Once a computer is done solving, it receives the next set of Bitcoins, and the process continues. As tempting as it sounds, it is important to know how you can mine crypto before you invest time, effort, and money in it.
Maybe you just started mining or are looking for a different mining pool. In this article, we aim to provide you with sufficient information so that you can make the best decision on which pool to choose.
Check Resources and Stats
Websites like MiningPoolStats.Stream, one of the favorites of cryptocurrency miners, shows different mining pools for different currencies and the hash rate of each mining pool. So you can take a quick look at the hash score each mining pool has to offer for respective currencies.
Pool Payment Methods
This is one of the most confusing things, even for people who have been mining for quite some time. There are usually two methods: PPS and PPLNS. PPS stands for Pay Per Share and PPLNS stands for Pay Per Last N Share.
In PPS, you don’t have to wait for the pool to hit a block for you to receive your payment. You get paid every time you invest. In PPLNS, you have to wait for the pool to hit a block, so you have to consider its luck score or probability of it hitting a block.
Over time, the pool will find a block, but until it does, your share will keep piling up and you get paid only after a block is found. However, if your PPLNS pool gets lucky and keeps hitting blocks, then you will be able to earn much more than by PPS.
The payout threshold is you being able to configure and customize the minimum amount of pool balance you have to reach before the mining pool starts paying you.
Some pools allow you to do this while others don’t. For example, Hiveon Pool has a minimum threshold of 0.1 eths in terms of Ethereum, and you cannot change this rate. So every time you hit 0.1eth that day, you get paid.
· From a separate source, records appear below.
### src/design/lztd_pkg.sv
// Package with the shared types and constants of the token decompressor.
`default_nettype none

package lztd_pkg;

    localparam logic [7:0] TOK_LIT_EXT1 = 8'h1d;
    localparam logic [7:0] TOK_LIT_EXT2 = 8'h1e;
    localparam logic [7:0] TOK_LIT_EXT4 = 8'h1f;
    localparam logic [7:0] TOK_HIGH_MIN = 8'h80;
    localparam logic [7:0] CLS_MASK     = 8'h60;
    localparam logic [7:0] CLS_SHORT    = 8'h20;
    localparam logic [7:0] CLS_OFF8     = 8'h40;
    localparam logic [7:0] MLEN_CODE2   = 8'hfe;
    localparam logic [7:0] MLEN_CODE4   = 8'hff;
    localparam logic [31:0] BIAS_EXT1   = 32'h1e;
    localparam logic [31:0] BIAS_EXT2   = 32'h11e;
    localparam logic [31:0] BIAS_MLEN2  = 32'h102;

    typedef enum logic [2:0] {
        TK_LIT_SHORT,
        TK_LIT_EXT1,
        TK_LIT_EXT2,
        TK_LIT_EXT4,
        TK_REF_SHORT,
        TK_REF_OFF8,
        TK_REF_LONG,
        TK_REF_HIGH
    } t_tok_kind;

    typedef struct packed {
        logic      mode;
        logic [7:0] in_byte;
        logic      start_stream;
        t_tok_kind kind;
    } t_item;

    typedef enum logic [3:0] {
        PH_TOKEN     = 4'd0,
        PH_LITERAL   = 4'd1,
        PH_LITLEN1   = 4'd2,
        PH_LITLEN2   = 4'd3,
        PH_LITLEN3   = 4'd4,
        PH_LITLEN4   = 4'd5,
        PH_OFF_SHORT = 4'd6,
        PH_OFF_LONG  = 4'd7,
        PH_OFF_HIGH  = 4'd8,
        PH_MLEN_CODE = 4'd9,
        PH_MLEN1     = 4'd10,
        PH_MLEN2     = 4'd11,
        PH_MLEN3     = 4'd12,
        PH_MLEN4     = 4'd13
    } t_phase;

    typedef enum logic [2:0] {
        ES_IDLE,
        ES_DEC,
        ES_DSET,
        ES_RD,
        ES_WR
    } t_eng_state;

    typedef struct packed {
        logic       err;
        logic       done_res;
        logic       more_pending;
        logic       last;
        logic [7:0] out_byte;
    } t_result;

    function automatic logic [31:0] sat_add(input logic [31:0] a, input logic [31:0] b);
        logic [32:0] s;
        s = {1'b0, a} + {1'b0, b};
        return s[32] ? 32'hffff_ffff : s[31:0];
    endfunction

    function automatic t_tok_kind classify(input logic [7:0] b);
        t_tok_kind k;
        if (b < TOK_LIT_EXT1) begin
            k = TK_LIT_SHORT;
        end else if (b == TOK_LIT_EXT1) begin
            k = TK_LIT_EXT1;
        end else if (b == TOK_LIT_EXT2) begin
            k = TK_LIT_EXT2;
        end else if (b == TOK_LIT_EXT4) begin
            k = TK_LIT_EXT4;
        end else if (b >= TOK_HIGH_MIN) begin
            k = TK_REF_HIGH;
        end else if ((b & CLS_MASK) == CLS_SHORT) begin
            k = TK_REF_SHORT;
        end else if ((b & CLS_MASK) == CLS_OFF8) begin
            k = TK_REF_OFF8;
        end else begin
            k = TK_REF_LONG;
        end
        return k;
    endfunction

endpackage

`default_nettype wire

### src/design/lztd_front.sv
// Input queue that takes stream transfers and classifies each token byte.
`default_nettype none

module lztd_front
    import lztd_pkg::*;
(
    input  wire logic   i_clk,
    input  wire logic   i_rst_n,
    input  wire logic   i_valid,
    output logic        o_ready,
    input  wire logic   i_mode,
    input  wire logic [7:0] i_byte,
    input  wire logic   i_start,
    output logic        o_valid,
    input  wire logic   i_ready,
    output t_item       o_item
);

    t_item       r_buf [2];
    logic        r_wp, r_rp;
    logic [1:0]  r_cnt;
    logic        push, pop;

    assign o_ready = (r_cnt != 2'd2);
    assign o_valid = (r_cnt != 2'd0);
    assign o_item  = r_buf[r_rp];
    assign push    = i_valid && o_ready;
    assign pop     = o_valid && i_ready;

    always_ff @(posedge i_clk) begin
        if (!i_rst_n) begin
            r_wp  <= 1'b0;
            r_rp  <= 1'b0;
            r_cnt <= 2'd0;
        end else begin
            if (push) r_wp <= ~r_wp;
            if (pop) r_rp <= ~r_rp;
            r_cnt <= r_cnt + {1'b0, push} - {1'b0, pop};
        end
    end

    always_ff @(posedge i_clk) begin
        if (push) begin
            r_buf[r_wp] <= '{mode: i_mode, in_byte: i_byte, start_stream: i_start,
                             kind: classify(i_byte)};
        end
    end

endmodule

`default_nettype wire

### config.mk
export PLATFORM = sky130hd
export DESIGN_NAME = lztd_front
export DESIGN_NICKNAME = d
export VERILOG_FILES = /design/src/design/lztd_pkg.sv /design/src/design/lztd_front.sv
export SDC_FILE = /design/constraint.sdc
export NUM_CORES = 1
export LEC_CHECK = 0
export BUFFER_PORTS_ARGS = -buffer_cell sky130_fd_sc_hd__buf_4
export CAP_MARGIN = 20
export CORE_MARGIN = 2
export CORE_UTILIZATION = 35
export DETAILED_ROUTE_END_ITERATION = 10
export HOLD_SLACK_MARGIN = 0.06
export PLACE_DENSITY = 0.67
export SYNTH_ARGS = -nofsm -noshare
export SYNTH_HDL_FRONTEND = slang
export SYNTH_SLANG_ARGS = --single-unit
### constraint.sdc
create_clock -name i_clk -period 1.5 [get_ports i_clk]
set_input_delay 0.15 -clock i_clk [delete_from_list [all_inputs] [get_ports i_clk]]
set_output_delay 0.15 -clock i_clk [all_outputs]
set_load 0.02 [all_outputs]
* Word level (Yosys, flattened, before mapping)
Memory sizes are Yosys's and may differ from the RTL's. A register that Yosys moved wholly into a read port is not among the register bits. Cells that the tools add are included.
Storage, ports and cells: logic and storage cells 31, memory bits (writable) 26, bits in registers 4, output and inout bits 15, memories 1, input bits 14
Operators by class: bitwise logic cells 2, multiplexer cells 12, magnitude comparators 2, equality and inequality tests 6, add/sub/neg operators 2, reduce and logical (&&, ||, !) cells 3
Memories:
- r_buf | depth 2, width 13, read ports 1, clocked after memory_dff 1, wr ports 1, RTL line lztd_front.sv:19 | t_item r_buf [2];
Operator list (number):
- $eq 8x5->1 const B | 3
- $mux 3 | 5
- $ge 8x8->1 const B | 1
- $lt 8x5->1 const B | 1
- $mux 2 | 3
- $mux 1 | 4
- $add 2x1->2 | 1
- $eq 2x1->1 const B | 1
- $eq 2x2->1 const B | 1
- $logic_and 1x1->1 | 2
- $ne 2x2->1 const B | 1
- $not 1->1 | 2
- $reduce_bool 2->1 | 1
- $sub 2x1->2 | 1

* Logic depth before layout (Yosys ltp)
depth in word-level cells 9, depth in mapped cells 8, mapped depth without buffers 8

* Least setup slack after synthesis
Ideal clock, no wire load.
kind register -> register, from register r_cnt[0], to register r_cnt[1], clock period less this slack 1.715 ns, data arrival time 1.600 ns, setup time 0.115 ns, path buffers 0, stages on the path, launching flop included 9, data required time 1.385 ns, slack -0.215 ns, cells stage by stage dfxtp_1 nand2b_1 nand2_1 ha_1 inv_1 ha_1 xnor2_1 xnor2_1 and2_1
On the way: word-level cells in the longest chain between the ends 4, elaborated cells between the ends (all ways) 6, those cells by class add/sub: 2; eq/ne: 1; reduce/logical: 3
RTL lines:
- start: declaration | RTL line lztd_front.sv:21 | logic [1:0] r_cnt;
- start signal: assignment | RTL line lztd_front.sv:38 | r_cnt <= r_cnt + {1'b0, push} - {1'b0, pop};
- $ne 2x2->1 | RTL line lztd_front.sv:24 | assign o_ready = (r_cnt != 2'd2);
- named net o_ready | RTL line lztd_front.sv:10 | output logic o_ready,
- $logic_and 1x1->1 | RTL line lztd_front.sv:27 | assign push = i_valid && o_ready;
- $add 2x1->2 | RTL line lztd_front.sv:38
- $sub 2x1->2 | RTL line lztd_front.sv:38
The timed path passes the listed nets, and every way through them passes these cells. A chain may end at the register's enable or synchronous reset.

* Worst setup path after layout
from register r_cnt[0], to register r_cnt[1]
On the way: elaborated cells between the ends (all ways) 6, those cells by class add/sub: 2; eq/ne: 1; reduce/logical: 3
RTL lines:
- $reduce_bool 2->1 | RTL line lztd_front.sv:25 | assign o_valid = (r_cnt != 2'd0);
- $logic_and 1x1->1 | RTL line lztd_front.sv:28 | assign pop = o_valid && i_ready;
- named net pop | RTL line lztd_front.sv:22 | logic push, pop;
- $sub 2x1->2 | RTL line lztd_front.sv:38
The timed path passes the listed nets, and every way through them passes these cells.

==> out/results.ini <==
[status]
result_of_the_run=finished, violations left
failed_checks=negative setup slack

[final_layout]
final.fill_count=307
area.growth.synth_to_final_pct=47.1
drive_gt1_share_pct=54.7
nNetsFinal=145
mostFrequentLayoutCells=sky130_fd_sc_hd__buf_4, sky130_fd_sc_hd__edfxtp_1, sky130_fd_sc_hd__mux2_2
diodes=0
regArea_um2=885
multiInputGateArea_um2=389
stdcell_count=174
mostFrequentLayoutCell=sky130_fd_sc_hd__buf_4

[power_and_ir_drop]
leakagePower_nw=0.692
ir_drop_mv=0.807
p_per_area_nw_per_um2=1500

[global_route]
first_global_vias=846
global_route_wire_length_before_repair_um=3960
grt_start_max_net_pins=14
global_route.usage.total_pct=13.4
antenna_found_initial=0
grt_overflow_total=0

[drt]
vias_per_cell=4.41
drtPass1Iterations=4
drc=0
drt-total-wl_um=2290
wl_per_cell_um=13.2
drt_first_iter_violations=12
dr_total_vias=767
antenna_left=0

[sta]
tns_ns=-0.0409
final_critical_path_setup_slack_ns=-0.0409
fin_worst_skew_ns=0.00724
layout_worst_path_cycle_share_pct=103
setup_viol=1
fin_crit_ns=1.54
slew_viol_final=0
final.hold.worst_slack_ns=0.0786
maxClockFrequency_mhz=649
unrepaired_setup_endpoints_after_global_routing=true
tightest_slew_ns=0.299
hold_viol=0
max_slew_margin_pct=80.0

[placement]
place_congestion=0.683
io_buffer_count=28
numPlacedInstances=153
dp.final_hpwl_um=1460

[synth]
synth_edf_count=26
synth_seq_cells=31
synth_area_per_cell_um2=16.7
synthArstFlopShare_pct=0
yosys_warnings=0
synth.cell_area_um2=1240
synth.yosys.seq_area_share_pct=71.3
yosys_most_used_dff=sky130_fd_sc_hd__edfxtp_1
mappedNetlistNets=91
ys_types=20
syn-instance-count=74

[cts]
clock_sinks=31
tritoncts.num_buffers=5
source_to_sink_clock_delay_at_the_later_pin_of_the_worst_skew_pair_ns=0.32
cts.path.max_buffers=2
cts_htree_levels=2
cts_tree=yes
clk_tree_root_cell=sky130_fd_sc_hd__clkbuf_4
clkTransAtPathRegs_ns=0.08

[floorplanning]
die_outline_area_um2=4020
placeableCoreArea_um2=3360
num_io_pins=29
y_dimension_of_the_die_um=63.4
die_width_um=63.4
placement_rows=21
initial_core_utilization_pct=36.8

[critical_path]
worst-endpoint-required_ns=1.71
crit_fanout=3
critical_path_class=register to register
cp_data_arrival_time_ns=1.75
regToRegSetupSlack_ns=-0.04
critical_path.endpoint_type=register
timing.critical_path.from_type=register

[min_path]
hold_path.class=input pin to register

[flow_run]
drv_cap=0

==> per-layer routing <==
layer	GRT usage, %	routed length [µm]	up-vias
met5	0	0	-
met4	4.89	29	0
met1	13.5	900	355
li1	-	-	383
met3	5.36	163	4
met2	24.6	1200	25
==> timing repair <==
| action | in CTS | in global routing |
|---|---|---|
| endpoints found under the setup margin | 14 | 14 |
| pin swaps | 6 | 1 |
| hold endpoints to repair | 20 | 0 |
| setup buffers | 4 | 0 |
| resized for setup | 7 | 7 |
| hold buffers | 10 | 0 |
==> critical path: stages (launching register included) <==
cell                      delay (ns)
sky130_fd_sc_hd__dfxtp_2        0.34
sky130_fd_sc_hd__o21a_4         0.23
sky130_fd_sc_hd__ha_4           0.26
sky130_fd_sc_hd__inv_2          0.04
sky130_fd_sc_hd__ha_4           0.15
sky130_fd_sc_hd__xnor2_2        0.13
sky130_fd_sc_hd__xnor2_1        0.13
sky130_fd_sc_hd__and2_1         0.15
==> area by class of cell <==
type,count,share of cell area (%)
inverters,3,0.619
flip-flops and latches,31,48.7
well taps,46,3.17
multi-input cells,39,21.4
clock inverters,2,0.482
repair buffers,48,23.6
clock buffers,5,2.06
==> synth_stat cells (all sizes together), types with 3 or more instances <==
master | instances | area share [%]
edfxtp | 26 | 63
inv | 3 | 0.91
dfxtp | 5 | 8.1
nor3 | 3 | 1.6
mux2 | 13 | 12
xnor2 | 3 | 2.1
ha | 3 | 3.0
==> report_power, final <==
part / switching (mW) / internal (mW) / total (mW)
Sequential: 0.0625 / 1.10 / 1.16
Combinational: 0.523 / 0.633 / 1.16
Clock: 0.255 / 0.166 / 0.420
==> sequential cells by signal, indices dropped and copies added (netlist names), named ones only <==
register and flops:
r_buf 26, r_cnt 2, r_rp 1, r_wp 1
==> through the flow <==
| stage | cell area, µm² | worst slack [ns] | utilization, % | power (mW) |
|---|---|---|---|---|
| after detailed placement | 1570 | -0.0462 | 46.8 | 2.13 |
| after global placement | 1570 | 0.0123 | 46.8 | 2.10 |
| after floorplan | 1260 | -0.00881 | - | 1.74 |
| after global routing | 1820 | -0.115 | 54.1 | 2.90 |
| final | 1820 | -0.0409 | 54.1 | 2.73 |
| after CTS | 1790 | 0.00160 | 53.2 | 2.71 |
On the other hand, in Ether Mine, you can change the minimum payout threshold. If you are a smaller miner, it might not matter much to you as you are getting paid when you hit the pool’s predetermined minimum payout threshold.
However, if you mine large amounts, then a smaller threshold will mean that more transactions will hit your wallet. While doing taxes, keeping records for all of these transactions can be quite exasperating.
Mining Server Fees
Alongside pools that charge a minimum expense to members for utilizing the mining pool servers, some pools that charge no expense by any means. Be that as it may, miners should focus on the expense structure and the numerical equation of the payout, which might incorporate different charges.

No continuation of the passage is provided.